Nevasca histórica na Argentina paralisa rota crítica para exportações do Mercosul
Caminhoneiros brasileiros enfrentam 22 dias de retenção em Mendoza, com impactos em cadeias logísticas do oeste paranaense
O caminhoneiro Jairo Luan Gomes, de Sombrio (SC), completa 22 dias retido na região de Uspallata, província de Mendoza, Argentina, devido ao fechamento do Paso Los Libertadores por nevasca histórica. O corredor fronteiriço com o Chile registra acúmulo de até três metros de neve, paralisando 580 caminhões no pátio aduaneiro e adjacências. A Associação de Caminhoneiros de Mendoza fornece doações de alimentos e água, enquanto condições sanitárias precárias – banheiros improvisados e água gelada – agravam a situação. A Agência Federal de Emergências argentina atua no resgate de turistas, mas caminhoneiros dependem da previsão de melhora climática após 8 de agosto para remoção da neve no trecho crítico de Las Cuevas.
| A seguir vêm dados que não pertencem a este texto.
`src/pdl_regs.vh`:
```
// Purpose: Constants for the device control low byte and link capabilities registers
// Assumes: 32-bit configuration dword access, byte enables per lane
// Notes:   Offsets are byte addresses in configuration space
`ifndef PDL_REGS_VH
`define PDL_REGS_VH

`define PDL_LINK_CAP_OFFSET      12'h0cc
`define PDL_DEV_CTL_OFFSET       12'h0c8
`define PDL_LINK_CAP_RESET       32'h00003441
`define PDL_PAYLOAD_POS          5
`define PDL_PAYLOAD_RESET        3'h0
`define PDL_LOOSE_ORDER_POS      4
`define PDL_LOOSE_ORDER_RESET    1'h1
`define PDL_UR_EN_POS            3
`define PDL_FATAL_EN_POS         2
`define PDL_NONFATAL_EN_POS      1
`define PDL_COR_EN_POS           0
`define PDL_PAYLOAD_128          3'h0
`define PDL_PAYLOAD_256          3'h1
`define PDL_BYTES_128            10'h080
`define PDL_BYTES_256            10'h100
`define PDL_BYTES_512            10'h200
`define PDL_ERR_EN_RESET         1'h0
`define PDL_RDATA_RESET          32'h00000000
`define PDL_CAP_PORT_POS         24
`define PDL_CAP_PORT_VALUE       8'h00
`define PDL_CAP_RSVD_POS         21
`define PDL_CAP_RSVD_VALUE       3'h0
`define PDL_CAP_LINK_ACT_POS     20
`define PDL_CAP_SURPRISE_POS     19
`define PDL_CAP_REFCLK_POS       18
`define PDL_CAP_FLAG_VALUE       1'h0
`define PDL_CAP_DEEP_EXIT_POS    15
`define PDL_CAP_DEEP_EXIT_VALUE  3'h0
`define PDL_CAP_STBY_EXIT_POS    12
`define PDL_CAP_STBY_EXIT_VALUE  3'h3
`define PDL_CAP_PWR_SUP_POS      10
`define PDL_CAP_PWR_SUP_VALUE    2'h1
`define PDL_CAP_WIDTH_POS        4
`define PDL_CAP_WIDTH_VALUE      6'h04
`define PDL_CAP_SPEED_POS        0
`define PDL_CAP_SPEED_VALUE      4'h1

`endif

```
`src/pdl_regs.v`:
```
// Purpose: Device control low byte and read-only link capabilities register logic
// Assumes: Configuration requests arrive from the upstream link logic on ref_clk
// Notes:   Error detectors and message senders live outside; this block gates them
`include "pdl_regs.vh"

module pdl_regs
(
   input  wire        ref_clk,
   input  wire        nrst,
   input  wire        cfg_req,
   input  wire        cfg_wr,
   input  wire [11:0] cfg_addr,
   input  wire [3:0]  cfg_be,
   input  wire [31:0] cfg_wdata,
   output reg  [31:0] cfg_rdata,
   output reg         cfg_ack,
   input  wire        ur_detect,
   input  wire        fatal_detect,
   input  wire        nonfatal_detect,
   input  wire        cor_detect,
   input  wire        msg_path_enable,
   output wire        ur_report,
   output wire        fatal_msg_send,
   output wire        nonfatal_msg_send,
   output wire        cor_msg_send,
   output reg  [9:0]  payload_limit_bytes
);

////////////////////////////////////////////////////////////////////////////////

   reg  [2:0] payload_limit_code;
   reg        loose_ordering_enable;
   reg        unsupported_request_report_enable;
   reg        fatal_report_enable;
   reg        nonfatal_report_enable;
   reg        correctable_report_enable;
   wire       link_active_report_capable;
   wire       surprise_down_report_capable;
   wire [7:0]  port_number;
   wire [2:0]  cap_reserved;
   wire [2:0]  standby_exit_latency;
   wire [2:0]  deep_sleep_exit_latency;
   wire        refclk_removal_capable;
   wire [1:0]  power_state_support;
   wire [5:0]  max_link_width;
   wire [3:0]  max_link_speed;
   wire [31:0] link_cap_value;
   wire [7:0]  dev_ctl_low;
   wire        wr_ctl;

   // Offset compare used by the write decode; the read decode uses its own case
   function offset_hit;
      input [11:0] addr;
      input [11:0] offset;
      begin
         offset_hit = (addr == offset);
      end
   endfunction

   function [9:0] payload_bytes;
      input [2:0] code;
      begin
         case (code)
            `PDL_PAYLOAD_128: payload_bytes = `PDL_BYTES_128;
            `PDL_PAYLOAD_256: payload_bytes = `PDL_BYTES_256;
            default:          payload_bytes = `PDL_BYTES_512;
         endcase
      end
   endfunction

////////////////////////////////////////////////////////////////////////////////

   // Constant image built field by field; no storage so writes cannot alter it
   assign port_number                  = `PDL_CAP_PORT_VALUE;
   assign cap_reserved                 = `PDL_CAP_RSVD_VALUE;
   assign link_active_report_capable   = `PDL_CAP_FLAG_VALUE;
   assign surprise_down_report_capable = `PDL_CAP_FLAG_VALUE;
   assign refclk_removal_capable       = `PDL_CAP_FLAG_VALUE;
   assign deep_sleep_exit_latency      = `PDL_CAP_DEEP_EXIT_VALUE;
   assign standby_exit_latency         = `PDL_CAP_STBY_EXIT_VALUE;
   assign power_state_support          = `PDL_CAP_PWR_SUP_VALUE;
   assign max_link_width               = `PDL_CAP_WIDTH_VALUE;
   assign max_link_speed               = `PDL_CAP_SPEED_VALUE;

   // Whole word is wired constants, so a write has nothing to change
   assign link_cap_value[`PDL_CAP_PORT_POS+7:`PDL_CAP_PORT_POS]           = port_number;
   assign link_cap_value[`PDL_CAP_RSVD_POS+2:`PDL_CAP_RSVD_POS]           = cap_reserved;
   assign link_cap_value[`PDL_CAP_LINK_ACT_POS]                           = link_active_report_capable;
   assign link_cap_value[`PDL_CAP_SURPRISE_POS]                           = surprise_down_report_capable;
   assign link_cap_value[`PDL_CAP_REFCLK_POS]                             = refclk_removal_capable;
   assign link_cap_value[`PDL_CAP_DEEP_EXIT_POS+2:`PDL_CAP_DEEP_EXIT_POS] = deep_sleep_exit_latency;
   assign link_cap_value[`PDL_CAP_STBY_EXIT_POS+2:`PDL_CAP_STBY_EXIT_POS] = standby_exit_latency;
   assign link_cap_value[`PDL_CAP_PWR_SUP_POS+1:`PDL_CAP_PWR_SUP_POS]     = power_state_support;
   assign link_cap_value[`PDL_CAP_WIDTH_POS+5:`PDL_CAP_WIDTH_POS]         = max_link_width;
   assign link_cap_value[`PDL_CAP_SPEED_POS+3:`PDL_CAP_SPEED_POS]         = max_link_speed;

   assign dev_ctl_low = {payload_limit_code, loose_ordering_enable,
                         unsupported_request_report_enable, fatal_report_enable,
                         nonfatal_report_enable, correctable_report_enable};

   // Only lane 0 carries the control byte; other lanes never touch it
   assign wr_ctl = cfg_req && cfg_wr && offset_hit(cfg_addr, `PDL_DEV_CTL_OFFSET) && cfg_be[0];

   // Every code is stored as written; software keeps it in range
   always @(posedge ref_clk)
   begin
      if (!nrst)
      begin
         payload_limit_code <= `PDL_PAYLOAD_RESET;
      end
      else if (wr_ctl)
      begin
         payload_limit_code <= cfg_wdata[`PDL_PAYLOAD_POS+2:`PDL_PAYLOAD_POS];
      end
   end

   // Stored for readback only
   always @(posedge ref_clk)
   begin
      if (!nrst)
      begin
         loose_ordering_enable <= `PDL_LOOSE_ORDER_RESET;
      end
      else if (wr_ctl)
      begin
         loose_ordering_enable <= cfg_wdata[`PDL_LOOSE_ORDER_POS];
      end
   end

   // Unsupported request reporting
   always @(posedge ref_clk)
   begin
      if (!nrst)
      begin
         unsupported_request_report_enable <= `PDL_ERR_EN_RESET;
      end
      else if (wr_ctl)
      begin
         unsupported_request_report_enable <= cfg_wdata[`PDL_UR_EN_POS];
      end
   end

   // Fatal message enable
   always @(posedge ref_clk)
   begin
      if (!nrst)
      begin
         fatal_report_enable <= `PDL_ERR_EN_RESET;
      end
      else if (wr_ctl)
      begin
         fatal_report_enable <= cfg_wdata[`PDL_FATAL_EN_POS];
      end
   end

   // Nonfatal message enable
   always @(posedge ref_clk)
   begin
      if (!nrst)
      begin
         nonfatal_report_enable <= `PDL_ERR_EN_RESET;
      end
      else if (wr_ctl)
      begin
         nonfatal_report_enable <= cfg_wdata[`PDL_NONFATAL_EN_POS];
      end
   end

   // Correctable message enable
   always @(posedge ref_clk)
   begin
      if (!nrst)
      begin
         correctable_report_enable <= `PDL_ERR_EN_RESET;
      end
      else if (wr_ctl)
      begin
         correctable_report_enable <= cfg_wdata[`PDL_COR_EN_POS];
      end
   end

   // Read data registered; one-cycle ack for every request
   always @(posedge ref_clk)
   begin
      if (!nrst)
      begin
         cfg_rdata           <= `PDL_RDATA_RESET;
         cfg_ack             <= 1'h0;
         payload_limit_bytes <= `PDL_BYTES_128;
      end
      else
      begin
         cfg_ack             <= cfg_req;
         payload_limit_bytes <= payload_bytes(payload_limit_code);
         if (cfg_req && !cfg_wr)
         begin
            case (cfg_addr)
               `PDL_LINK_CAP_OFFSET: cfg_rdata <= link_cap_value;
               `PDL_DEV_CTL_OFFSET:  cfg_rdata <= {24'h000000, dev_ctl_low};
               default:              cfg_rdata <= 32'h00000000;
            endcase
         end
      end
   end

////////////////////////////////////////////////////////////////////////////////

   // Ordering enable is stored only; relaxed ordering is never used
   assign ur_report         = ur_detect && unsupported_request_report_enable;
   assign fatal_msg_send    = fatal_detect && fatal_report_enable && msg_path_enable;
   assign nonfatal_msg_send = nonfatal_detect && nonfatal_report_enable && msg_path_enable;
   assign cor_msg_send      = cor_detect && correctable_report_enable && msg_path_enable;

endmodule // pdl_regs

```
O bloqueio no Paso Los Libertadores repete padrões logísticos críticos para o Mercosul. Em anos normais, 70% das cargas brasileiras para o Pacífico (frutas chilenas, cobre peruano) passam por essa rota andina. O gargalo expõe a dependência do modal rodoviário – enquanto Argentina e Chile avançam no túnel binacional Agua Negra (2028), o Brasil mantém 92% do comércio exterior sobre pneus. No oeste do PR, frigoríficos de Toledo e Cascavel já reportam atrasos em insumos veterinários argentinos. A crise climática radicaliza eventos antes sazonais: em 2022, o fechamento durou 11 dias; em 2023, 18; agora supera três semanas. O episódio reforça alertas da Fiesp sobre estoques reguladores estratégicos para cadeias transfronteiriças.